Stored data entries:
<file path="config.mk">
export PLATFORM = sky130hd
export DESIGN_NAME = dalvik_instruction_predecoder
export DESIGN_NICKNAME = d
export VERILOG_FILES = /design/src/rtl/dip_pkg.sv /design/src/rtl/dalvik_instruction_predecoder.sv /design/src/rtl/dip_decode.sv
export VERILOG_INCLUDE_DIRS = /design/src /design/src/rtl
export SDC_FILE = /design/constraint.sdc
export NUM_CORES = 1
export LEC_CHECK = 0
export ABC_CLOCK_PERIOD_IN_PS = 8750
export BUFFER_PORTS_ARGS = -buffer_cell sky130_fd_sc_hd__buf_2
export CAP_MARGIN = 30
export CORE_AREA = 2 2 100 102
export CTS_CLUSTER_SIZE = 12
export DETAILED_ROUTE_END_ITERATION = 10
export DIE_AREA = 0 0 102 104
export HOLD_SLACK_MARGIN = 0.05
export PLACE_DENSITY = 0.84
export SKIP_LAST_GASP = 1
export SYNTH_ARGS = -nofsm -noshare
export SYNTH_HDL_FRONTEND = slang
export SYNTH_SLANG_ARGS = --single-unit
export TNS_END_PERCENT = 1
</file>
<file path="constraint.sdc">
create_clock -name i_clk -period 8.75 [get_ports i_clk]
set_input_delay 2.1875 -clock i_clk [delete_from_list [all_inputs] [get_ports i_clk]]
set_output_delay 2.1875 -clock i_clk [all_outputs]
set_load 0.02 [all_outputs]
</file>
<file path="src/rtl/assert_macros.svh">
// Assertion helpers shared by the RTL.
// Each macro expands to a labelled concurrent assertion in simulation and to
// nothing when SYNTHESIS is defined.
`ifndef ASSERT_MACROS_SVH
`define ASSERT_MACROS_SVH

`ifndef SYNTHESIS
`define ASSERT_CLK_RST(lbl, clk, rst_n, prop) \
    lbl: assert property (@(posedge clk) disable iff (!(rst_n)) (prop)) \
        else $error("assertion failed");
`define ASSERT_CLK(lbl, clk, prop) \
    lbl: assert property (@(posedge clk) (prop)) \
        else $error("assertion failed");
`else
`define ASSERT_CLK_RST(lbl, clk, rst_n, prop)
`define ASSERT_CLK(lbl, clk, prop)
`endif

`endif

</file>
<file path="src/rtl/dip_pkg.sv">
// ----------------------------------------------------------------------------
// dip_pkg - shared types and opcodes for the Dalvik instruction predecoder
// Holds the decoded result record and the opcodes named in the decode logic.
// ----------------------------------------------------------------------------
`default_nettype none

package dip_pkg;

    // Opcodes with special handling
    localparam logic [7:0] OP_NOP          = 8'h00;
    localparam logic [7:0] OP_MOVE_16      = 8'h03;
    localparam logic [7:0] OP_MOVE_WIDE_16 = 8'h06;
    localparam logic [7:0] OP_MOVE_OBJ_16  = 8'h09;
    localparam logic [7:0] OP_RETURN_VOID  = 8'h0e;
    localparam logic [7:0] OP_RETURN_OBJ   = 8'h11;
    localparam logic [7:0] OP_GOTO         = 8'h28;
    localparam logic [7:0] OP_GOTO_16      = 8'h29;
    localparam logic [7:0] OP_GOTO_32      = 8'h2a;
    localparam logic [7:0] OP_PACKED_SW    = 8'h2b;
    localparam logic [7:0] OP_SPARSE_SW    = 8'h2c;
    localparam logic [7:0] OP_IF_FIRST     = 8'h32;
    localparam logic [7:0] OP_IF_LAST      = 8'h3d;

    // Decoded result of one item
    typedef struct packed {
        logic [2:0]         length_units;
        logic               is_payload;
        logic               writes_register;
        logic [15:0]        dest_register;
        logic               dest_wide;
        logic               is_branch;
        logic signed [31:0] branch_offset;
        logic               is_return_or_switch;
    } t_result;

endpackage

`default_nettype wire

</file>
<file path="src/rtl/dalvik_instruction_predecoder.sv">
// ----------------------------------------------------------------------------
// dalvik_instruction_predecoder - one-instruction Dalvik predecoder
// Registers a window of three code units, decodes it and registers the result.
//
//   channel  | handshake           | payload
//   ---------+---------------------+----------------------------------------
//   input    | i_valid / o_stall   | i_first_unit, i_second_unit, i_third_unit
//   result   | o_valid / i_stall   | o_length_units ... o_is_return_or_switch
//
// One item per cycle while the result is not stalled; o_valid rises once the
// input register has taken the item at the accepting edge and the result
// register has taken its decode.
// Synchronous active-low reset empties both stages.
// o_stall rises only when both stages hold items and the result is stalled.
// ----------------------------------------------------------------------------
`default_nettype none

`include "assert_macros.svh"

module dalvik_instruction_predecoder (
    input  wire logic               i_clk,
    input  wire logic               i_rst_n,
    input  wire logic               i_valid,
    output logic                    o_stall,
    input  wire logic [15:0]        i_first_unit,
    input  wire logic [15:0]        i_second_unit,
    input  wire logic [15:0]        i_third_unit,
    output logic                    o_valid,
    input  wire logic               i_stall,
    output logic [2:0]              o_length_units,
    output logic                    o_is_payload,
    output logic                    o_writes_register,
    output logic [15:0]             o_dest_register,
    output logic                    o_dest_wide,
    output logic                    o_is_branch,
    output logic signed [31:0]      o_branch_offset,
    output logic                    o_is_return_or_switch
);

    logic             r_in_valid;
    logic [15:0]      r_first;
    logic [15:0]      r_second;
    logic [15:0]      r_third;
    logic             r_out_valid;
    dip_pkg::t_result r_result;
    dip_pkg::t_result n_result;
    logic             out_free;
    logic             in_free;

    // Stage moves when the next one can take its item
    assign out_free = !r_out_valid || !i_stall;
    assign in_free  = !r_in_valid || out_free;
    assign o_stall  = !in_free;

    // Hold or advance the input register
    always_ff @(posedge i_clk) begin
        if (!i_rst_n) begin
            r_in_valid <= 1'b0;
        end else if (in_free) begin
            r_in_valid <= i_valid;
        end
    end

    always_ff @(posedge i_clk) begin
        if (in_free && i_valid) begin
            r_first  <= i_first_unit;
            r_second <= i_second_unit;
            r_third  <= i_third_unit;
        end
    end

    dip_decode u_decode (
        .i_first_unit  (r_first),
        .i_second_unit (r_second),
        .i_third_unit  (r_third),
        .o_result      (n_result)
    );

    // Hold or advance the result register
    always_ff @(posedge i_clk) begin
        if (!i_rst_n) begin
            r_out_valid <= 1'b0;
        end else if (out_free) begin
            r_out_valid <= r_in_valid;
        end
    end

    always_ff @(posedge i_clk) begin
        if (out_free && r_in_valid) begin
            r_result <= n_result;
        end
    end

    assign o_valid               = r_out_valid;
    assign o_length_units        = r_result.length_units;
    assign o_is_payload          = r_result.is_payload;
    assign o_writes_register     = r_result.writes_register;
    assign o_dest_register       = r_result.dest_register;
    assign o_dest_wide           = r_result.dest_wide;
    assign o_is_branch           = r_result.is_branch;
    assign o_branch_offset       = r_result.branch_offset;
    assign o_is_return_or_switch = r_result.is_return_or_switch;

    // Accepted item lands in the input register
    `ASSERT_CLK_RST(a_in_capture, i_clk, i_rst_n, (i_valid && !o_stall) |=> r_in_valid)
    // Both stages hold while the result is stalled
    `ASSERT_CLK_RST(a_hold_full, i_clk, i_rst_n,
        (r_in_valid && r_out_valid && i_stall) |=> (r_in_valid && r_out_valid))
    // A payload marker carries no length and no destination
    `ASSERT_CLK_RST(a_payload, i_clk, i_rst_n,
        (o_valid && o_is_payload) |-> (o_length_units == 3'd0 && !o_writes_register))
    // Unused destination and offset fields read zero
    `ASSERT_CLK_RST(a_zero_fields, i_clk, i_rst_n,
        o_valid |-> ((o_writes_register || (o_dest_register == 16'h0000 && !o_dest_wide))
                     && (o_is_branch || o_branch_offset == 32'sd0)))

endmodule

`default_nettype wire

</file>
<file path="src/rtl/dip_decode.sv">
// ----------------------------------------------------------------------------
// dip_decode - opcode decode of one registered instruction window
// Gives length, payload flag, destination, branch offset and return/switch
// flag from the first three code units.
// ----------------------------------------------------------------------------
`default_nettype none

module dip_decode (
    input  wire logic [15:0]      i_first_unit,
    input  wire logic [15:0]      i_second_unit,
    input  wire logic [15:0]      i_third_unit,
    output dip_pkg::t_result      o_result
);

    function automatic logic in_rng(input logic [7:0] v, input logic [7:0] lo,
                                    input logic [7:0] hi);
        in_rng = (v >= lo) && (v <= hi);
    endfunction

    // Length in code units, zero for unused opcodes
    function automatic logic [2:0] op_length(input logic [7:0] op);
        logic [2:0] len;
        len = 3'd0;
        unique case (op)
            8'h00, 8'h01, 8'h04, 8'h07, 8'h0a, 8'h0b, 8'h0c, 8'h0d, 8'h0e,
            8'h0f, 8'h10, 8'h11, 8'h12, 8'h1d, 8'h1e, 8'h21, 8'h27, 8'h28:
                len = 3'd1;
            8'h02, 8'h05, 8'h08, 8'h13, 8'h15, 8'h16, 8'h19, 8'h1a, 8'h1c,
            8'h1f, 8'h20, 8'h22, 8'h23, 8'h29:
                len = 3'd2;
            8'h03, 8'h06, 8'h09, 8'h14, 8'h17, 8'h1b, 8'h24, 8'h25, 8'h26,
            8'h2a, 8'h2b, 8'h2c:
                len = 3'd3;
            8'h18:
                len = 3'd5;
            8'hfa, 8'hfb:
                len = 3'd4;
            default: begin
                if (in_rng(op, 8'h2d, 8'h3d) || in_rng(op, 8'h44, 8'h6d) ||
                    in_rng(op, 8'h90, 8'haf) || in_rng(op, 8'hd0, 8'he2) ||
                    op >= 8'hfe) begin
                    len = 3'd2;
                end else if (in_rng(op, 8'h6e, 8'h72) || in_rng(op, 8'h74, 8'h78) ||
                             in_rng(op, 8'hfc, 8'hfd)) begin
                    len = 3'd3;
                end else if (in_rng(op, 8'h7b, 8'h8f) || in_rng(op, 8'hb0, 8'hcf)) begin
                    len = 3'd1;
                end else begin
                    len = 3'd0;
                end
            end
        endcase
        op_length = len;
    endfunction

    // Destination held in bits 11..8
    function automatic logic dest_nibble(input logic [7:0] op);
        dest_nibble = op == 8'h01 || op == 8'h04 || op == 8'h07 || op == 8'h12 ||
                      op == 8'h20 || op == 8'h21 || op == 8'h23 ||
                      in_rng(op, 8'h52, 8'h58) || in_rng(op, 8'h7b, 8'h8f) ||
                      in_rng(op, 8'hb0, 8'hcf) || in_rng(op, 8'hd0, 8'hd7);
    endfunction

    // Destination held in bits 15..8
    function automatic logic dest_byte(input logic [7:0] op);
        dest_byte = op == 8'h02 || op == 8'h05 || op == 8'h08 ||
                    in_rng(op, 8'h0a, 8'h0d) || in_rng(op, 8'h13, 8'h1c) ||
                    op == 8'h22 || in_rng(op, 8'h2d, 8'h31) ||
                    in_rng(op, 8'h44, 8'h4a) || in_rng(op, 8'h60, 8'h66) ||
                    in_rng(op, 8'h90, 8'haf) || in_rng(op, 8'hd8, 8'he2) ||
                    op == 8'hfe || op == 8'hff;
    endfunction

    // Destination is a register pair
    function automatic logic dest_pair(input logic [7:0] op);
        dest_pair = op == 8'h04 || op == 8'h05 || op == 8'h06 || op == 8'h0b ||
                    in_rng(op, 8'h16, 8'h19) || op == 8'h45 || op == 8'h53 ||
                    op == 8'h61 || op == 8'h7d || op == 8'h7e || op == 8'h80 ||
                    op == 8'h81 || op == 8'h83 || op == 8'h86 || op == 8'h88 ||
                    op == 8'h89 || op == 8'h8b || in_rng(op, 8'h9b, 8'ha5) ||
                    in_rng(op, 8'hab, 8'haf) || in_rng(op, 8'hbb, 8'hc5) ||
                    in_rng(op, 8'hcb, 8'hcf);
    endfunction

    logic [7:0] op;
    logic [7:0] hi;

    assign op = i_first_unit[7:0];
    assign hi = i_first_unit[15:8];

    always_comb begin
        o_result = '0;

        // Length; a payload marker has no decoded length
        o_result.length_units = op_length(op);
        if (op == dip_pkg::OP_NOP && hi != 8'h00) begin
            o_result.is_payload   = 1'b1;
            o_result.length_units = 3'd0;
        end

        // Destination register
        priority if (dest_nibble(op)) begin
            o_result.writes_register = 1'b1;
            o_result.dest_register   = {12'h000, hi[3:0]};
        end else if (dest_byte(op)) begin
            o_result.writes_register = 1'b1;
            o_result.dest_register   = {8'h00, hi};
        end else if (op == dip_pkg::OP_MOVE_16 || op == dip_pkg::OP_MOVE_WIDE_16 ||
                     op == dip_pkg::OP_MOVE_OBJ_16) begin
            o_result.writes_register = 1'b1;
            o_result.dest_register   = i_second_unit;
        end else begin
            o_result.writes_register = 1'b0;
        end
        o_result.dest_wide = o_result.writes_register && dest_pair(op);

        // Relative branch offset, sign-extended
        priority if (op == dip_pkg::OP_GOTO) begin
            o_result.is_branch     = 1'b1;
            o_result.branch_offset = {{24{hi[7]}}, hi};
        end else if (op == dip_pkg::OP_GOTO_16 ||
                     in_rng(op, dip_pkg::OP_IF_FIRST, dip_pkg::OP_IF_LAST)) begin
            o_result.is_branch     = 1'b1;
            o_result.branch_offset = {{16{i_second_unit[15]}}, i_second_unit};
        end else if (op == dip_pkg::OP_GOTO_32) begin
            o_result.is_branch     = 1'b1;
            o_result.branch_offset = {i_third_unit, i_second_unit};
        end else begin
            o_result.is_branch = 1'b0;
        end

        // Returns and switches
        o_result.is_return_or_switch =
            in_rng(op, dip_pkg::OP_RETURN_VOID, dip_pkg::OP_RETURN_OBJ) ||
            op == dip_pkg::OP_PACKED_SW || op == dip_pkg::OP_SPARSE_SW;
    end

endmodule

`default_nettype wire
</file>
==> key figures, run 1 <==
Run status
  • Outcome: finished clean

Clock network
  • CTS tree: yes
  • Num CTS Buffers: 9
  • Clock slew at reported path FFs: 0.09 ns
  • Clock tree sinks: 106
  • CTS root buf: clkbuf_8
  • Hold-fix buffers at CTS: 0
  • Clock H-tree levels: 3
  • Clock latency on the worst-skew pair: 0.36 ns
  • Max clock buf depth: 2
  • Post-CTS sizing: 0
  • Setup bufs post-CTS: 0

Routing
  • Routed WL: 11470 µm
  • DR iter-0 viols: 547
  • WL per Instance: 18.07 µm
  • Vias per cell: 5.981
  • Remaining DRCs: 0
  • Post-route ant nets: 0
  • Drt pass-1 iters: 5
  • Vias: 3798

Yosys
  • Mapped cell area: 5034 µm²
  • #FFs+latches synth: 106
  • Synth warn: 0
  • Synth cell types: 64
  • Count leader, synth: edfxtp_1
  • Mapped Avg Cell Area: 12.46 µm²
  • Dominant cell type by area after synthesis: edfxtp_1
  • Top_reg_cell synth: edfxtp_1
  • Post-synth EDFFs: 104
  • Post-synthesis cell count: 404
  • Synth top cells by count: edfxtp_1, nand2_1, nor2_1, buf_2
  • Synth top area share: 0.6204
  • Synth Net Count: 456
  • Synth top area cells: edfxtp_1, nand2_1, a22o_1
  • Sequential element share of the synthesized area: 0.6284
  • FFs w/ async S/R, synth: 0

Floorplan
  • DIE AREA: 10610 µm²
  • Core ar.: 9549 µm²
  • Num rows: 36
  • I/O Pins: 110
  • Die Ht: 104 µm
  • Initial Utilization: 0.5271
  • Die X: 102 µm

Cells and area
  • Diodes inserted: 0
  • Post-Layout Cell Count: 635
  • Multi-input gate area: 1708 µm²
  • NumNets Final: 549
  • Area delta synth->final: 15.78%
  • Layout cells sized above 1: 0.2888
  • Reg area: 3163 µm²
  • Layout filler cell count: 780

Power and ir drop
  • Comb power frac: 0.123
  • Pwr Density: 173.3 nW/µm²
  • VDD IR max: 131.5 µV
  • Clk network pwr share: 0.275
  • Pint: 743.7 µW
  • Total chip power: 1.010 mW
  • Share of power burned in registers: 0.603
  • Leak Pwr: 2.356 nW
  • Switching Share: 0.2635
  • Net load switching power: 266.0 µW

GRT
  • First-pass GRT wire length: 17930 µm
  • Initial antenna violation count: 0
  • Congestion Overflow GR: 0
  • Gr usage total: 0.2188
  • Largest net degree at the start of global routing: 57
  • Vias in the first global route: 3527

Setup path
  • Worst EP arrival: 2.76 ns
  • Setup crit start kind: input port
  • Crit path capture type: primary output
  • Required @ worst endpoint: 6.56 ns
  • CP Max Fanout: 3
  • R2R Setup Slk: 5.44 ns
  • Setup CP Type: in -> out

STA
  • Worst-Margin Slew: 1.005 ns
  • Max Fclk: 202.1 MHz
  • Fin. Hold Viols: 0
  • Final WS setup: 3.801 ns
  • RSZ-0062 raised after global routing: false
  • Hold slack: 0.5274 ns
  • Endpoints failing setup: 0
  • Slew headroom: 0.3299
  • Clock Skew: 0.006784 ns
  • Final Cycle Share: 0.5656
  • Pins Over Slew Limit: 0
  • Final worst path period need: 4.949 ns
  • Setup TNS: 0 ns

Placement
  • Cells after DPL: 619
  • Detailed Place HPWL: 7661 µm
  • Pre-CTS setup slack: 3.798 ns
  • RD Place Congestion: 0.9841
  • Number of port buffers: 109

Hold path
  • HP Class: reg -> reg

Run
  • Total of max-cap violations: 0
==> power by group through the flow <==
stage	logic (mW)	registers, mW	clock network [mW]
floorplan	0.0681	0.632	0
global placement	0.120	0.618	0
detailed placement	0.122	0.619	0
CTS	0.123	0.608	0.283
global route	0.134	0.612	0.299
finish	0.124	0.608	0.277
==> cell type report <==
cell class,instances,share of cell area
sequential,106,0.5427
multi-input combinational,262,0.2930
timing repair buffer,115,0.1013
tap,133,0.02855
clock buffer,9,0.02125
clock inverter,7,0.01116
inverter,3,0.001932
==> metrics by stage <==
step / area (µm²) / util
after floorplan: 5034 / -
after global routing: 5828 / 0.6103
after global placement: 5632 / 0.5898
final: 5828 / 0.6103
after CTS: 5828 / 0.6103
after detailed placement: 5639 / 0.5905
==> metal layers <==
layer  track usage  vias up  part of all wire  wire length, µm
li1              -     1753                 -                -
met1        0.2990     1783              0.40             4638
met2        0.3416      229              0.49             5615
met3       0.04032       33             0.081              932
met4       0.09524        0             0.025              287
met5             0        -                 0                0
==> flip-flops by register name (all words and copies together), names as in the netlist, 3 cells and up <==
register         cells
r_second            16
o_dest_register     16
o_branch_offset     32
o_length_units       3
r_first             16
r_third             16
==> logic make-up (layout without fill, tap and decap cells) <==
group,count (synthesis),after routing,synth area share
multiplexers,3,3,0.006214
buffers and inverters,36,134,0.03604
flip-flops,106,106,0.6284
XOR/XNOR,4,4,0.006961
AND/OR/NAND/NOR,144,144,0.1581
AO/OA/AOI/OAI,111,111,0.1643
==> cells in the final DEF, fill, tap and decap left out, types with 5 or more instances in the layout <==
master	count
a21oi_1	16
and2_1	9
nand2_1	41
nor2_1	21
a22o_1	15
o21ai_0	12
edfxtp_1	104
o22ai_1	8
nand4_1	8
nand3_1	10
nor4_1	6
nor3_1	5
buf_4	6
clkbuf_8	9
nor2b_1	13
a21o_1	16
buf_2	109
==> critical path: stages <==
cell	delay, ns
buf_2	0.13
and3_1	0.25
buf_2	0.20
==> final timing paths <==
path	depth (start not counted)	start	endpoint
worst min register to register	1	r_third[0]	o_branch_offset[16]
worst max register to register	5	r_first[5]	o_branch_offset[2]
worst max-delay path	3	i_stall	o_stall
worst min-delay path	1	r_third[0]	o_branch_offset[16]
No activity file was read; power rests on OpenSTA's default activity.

▶ **DESCRIPTION OF THE TASK**
Among the entries above, the lines between the ones containing "Num rows: 36" and "NumNets Final: 549", inclusive, are to be transcribed exactly. No other line is to be given.

▶ **SOLUTION FOR THIS TASK**
  • Num rows: 36
  • I/O Pins: 110
  • Die Ht: 104 µm
  • Initial Utilization: 0.5271
  • Die X: 102 µm

Cells and area
  • Diodes inserted: 0
  • Post-Layout Cell Count: 635
  • Multi-input gate area: 1708 µm²
  • NumNets Final: 549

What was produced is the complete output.